Laboratory of Thermodynamics, Technische Universität Dortmund, Emil-Figge-Str. 70, D-44227 Dortmund, Germany.
J Pharm Sci. 2009 Nov;98(11):4205-15. doi: 10.1002/jps.21725.
The knowledge of the solubility of pharmaceuticals in pure solvents and solvent mixtures is crucial for designing the crystallization process of drug substances. The first step in finding optimal crystallization conditions is usually a solvent screening.

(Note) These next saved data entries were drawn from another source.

<file path="src/rtl/counter_pkg.sv">
// Shared constants and parameter-legality check for the up/down modulo counter.
// Imported by the counter top level and its prescaler.
package counter_pkg;

  localparam logic DIR_UP    = 1'b1;
  localparam logic DIR_DOWN  = 1'b0;
  localparam logic MODE_WRAP = 1'b0;
  localparam logic MODE_SAT  = 1'b1;

  // MODULUS may equal 2**WIDTH, so the bound is computed in 64 bits.
  function automatic bit params_legal(input int width, input longint modulus, input int prescale);
    return (width >= 2) && (width <= 32) &&
           (modulus >= 2) && (modulus <= (longint'(1) << width)) &&
           (prescale >= 1) && (prescale <= 256);
  endfunction

endpackage

</file>
<file path="src/rtl/count_prescaler.sv">
// Step-enable generator: ticks on the PRESCALE-th enabled cycle, holds while en is low.
// With PRESCALE=1 the counter stays at 0 and tick follows en combinationally.
module count_prescaler
  import counter_pkg::*;
#(
  parameter int PRESCALE = 1
) (
  input  logic clk,
  input  logic rst,
  input  logic en,
  input  logic clr,
  output logic tick
);

  localparam int            CW   = (PRESCALE > 1) ? $clog2(PRESCALE) : 1;
  localparam logic [CW-1:0] LAST = CW'(PRESCALE - 1);

  logic [CW-1:0] cnt_q;
  logic [CW-1:0] cnt_d;

  assign tick = en && (cnt_q == LAST);

  always_comb begin
    cnt_d = cnt_q;
    if (clr || tick) begin
      cnt_d = '0;
    end else if (en) begin
      cnt_d = cnt_q + 1'b1;
    end
  end

  always_ff @(posedge clk) begin
    if (rst) begin
      cnt_q <= '0;
    end else begin
      cnt_q <= cnt_d;
    end
  end

endmodule

</file>
<file path="src/rtl/updown_mod_counter.sv">
// Up/down modulo-MODULUS counter with prescaler, wrap/saturate mode, parallel load,
// mirrored down count, terminal-count flag and a registered wrap pulse.
module updown_mod_counter
  import counter_pkg::*;
#(
  parameter int     WIDTH    = 4,
  parameter longint MODULUS  = 16,
  parameter int     PRESCALE = 1
) (
  input  logic             clk,
  input  logic             rst,
  input  logic             en,
  input  logic             up_dn,
  input  logic             sat,
  input  logic             load,
  input  logic [WIDTH-1:0] load_val,
  output logic [WIDTH-1:0] ucount,
  output logic [WIDTH-1:0] dcount,
  output logic             tc,
  output logic             wrap
);

  if (!params_legal(WIDTH, MODULUS, PRESCALE)) begin : g_bad_params
    $error("updown_mod_counter: illegal WIDTH/MODULUS/PRESCALE combination");
  end

  // One extra bit so MODULUS = 2**WIDTH is representable.
  localparam logic [WIDTH:0] MOD_X = (WIDTH+1)'(MODULUS);
  localparam logic [WIDTH:0] MAX_X = (WIDTH+1)'(MODULUS - 1);

  logic [WIDTH-1:0] ucount_q;
  logic [WIDTH-1:0] ucount_d;
  logic             wrap_q;
  logic             wrap_d;
  logic             step;
  logic [WIDTH:0]   cur_x;
  logic [WIDTH:0]   ld_x;
  logic [WIDTH:0]   inc_x;
  logic [WIDTH:0]   dec_x;

  // A load also restarts the prescale interval.
  count_prescaler #(
    .PRESCALE (PRESCALE)
  ) u_prescaler (
    .clk  (clk),
    .rst  (rst),
    .en   (en),
    .clr  (load),
    .tick (step)
  );

  assign cur_x = {1'b0, ucount_q};
  assign ld_x  = {1'b0, load_val};
  assign inc_x = cur_x + 1'b1;
  assign dec_x = cur_x - 1'b1;

  always_comb begin
    ucount_d = ucount_q;
    wrap_d   = 1'b0;
    if (load) begin
      ucount_d = (ld_x >= MOD_X) ? WIDTH'(MAX_X) : load_val;
    end else if (step) begin
      if (up_dn == DIR_UP) begin
        if (cur_x == MAX_X) begin
          if (sat != MODE_SAT) begin
            ucount_d = '0;
            wrap_d   = 1'b1;
          end
        end else begin
          ucount_d = WIDTH'(inc_x);
        end
      end else begin
        if (cur_x == '0) begin
          if (sat != MODE_SAT) begin
            ucount_d = WIDTH'(MAX_X);
            wrap_d   = 1'b1;
          end
        end else begin
          ucount_d = WIDTH'(dec_x);
        end
      end
    end
  end

  always_ff @(posedge clk) begin
    if (rst) begin
      ucount_q <= '0;
      wrap_q   <= 1'b0;
    end else begin
      ucount_q <= ucount_d;
      wrap_q   <= wrap_d;
    end
  end

  assign ucount = ucount_q;
  assign wrap   = wrap_q;
  assign dcount = WIDTH'(MAX_X - cur_x);
  assign tc     = (up_dn == DIR_UP) ? (cur_x == MAX_X) : (cur_x == '0);

endmodule

</file>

Since experiments are very time consuming, a model which allows for solubility predictions in pure solvents and solvent mixtures based only on a small amount of experimental data is required. In this work, we investigated the applicability of the thermodynamic model perturbed-chain statistical associating fluid theory (PC-SAFT) to correlate and to predict the solubility of exemplary five typical drug substances and intermediates (paracetamol, ibuprofen, sulfadiazine, p-hydroxyphenylacetic acid, and p-aminophenylacetic acid) in pure solvents and solvent mixtures.
药物在纯溶剂和混合溶剂中的溶解度知识对于设计药物物质的结晶过程至关重要。寻找最佳结晶条件的第一步通常是溶剂筛选。由于实验非常耗时,因此需要一种仅基于少量实验数据即可对纯溶剂和混合溶剂中的溶解度进行预测的模型。在这项工作中,我们研究了热力学模型受扰链统计关联流体理论(PC-SAFT)在关联和预测五个典型药物物质和中间体(对乙酰氨基酚、布洛芬、磺胺嘧啶、对羟基苯乙酸和对氨基苯乙酸)在纯溶剂和混合溶剂中的溶解度的适用性。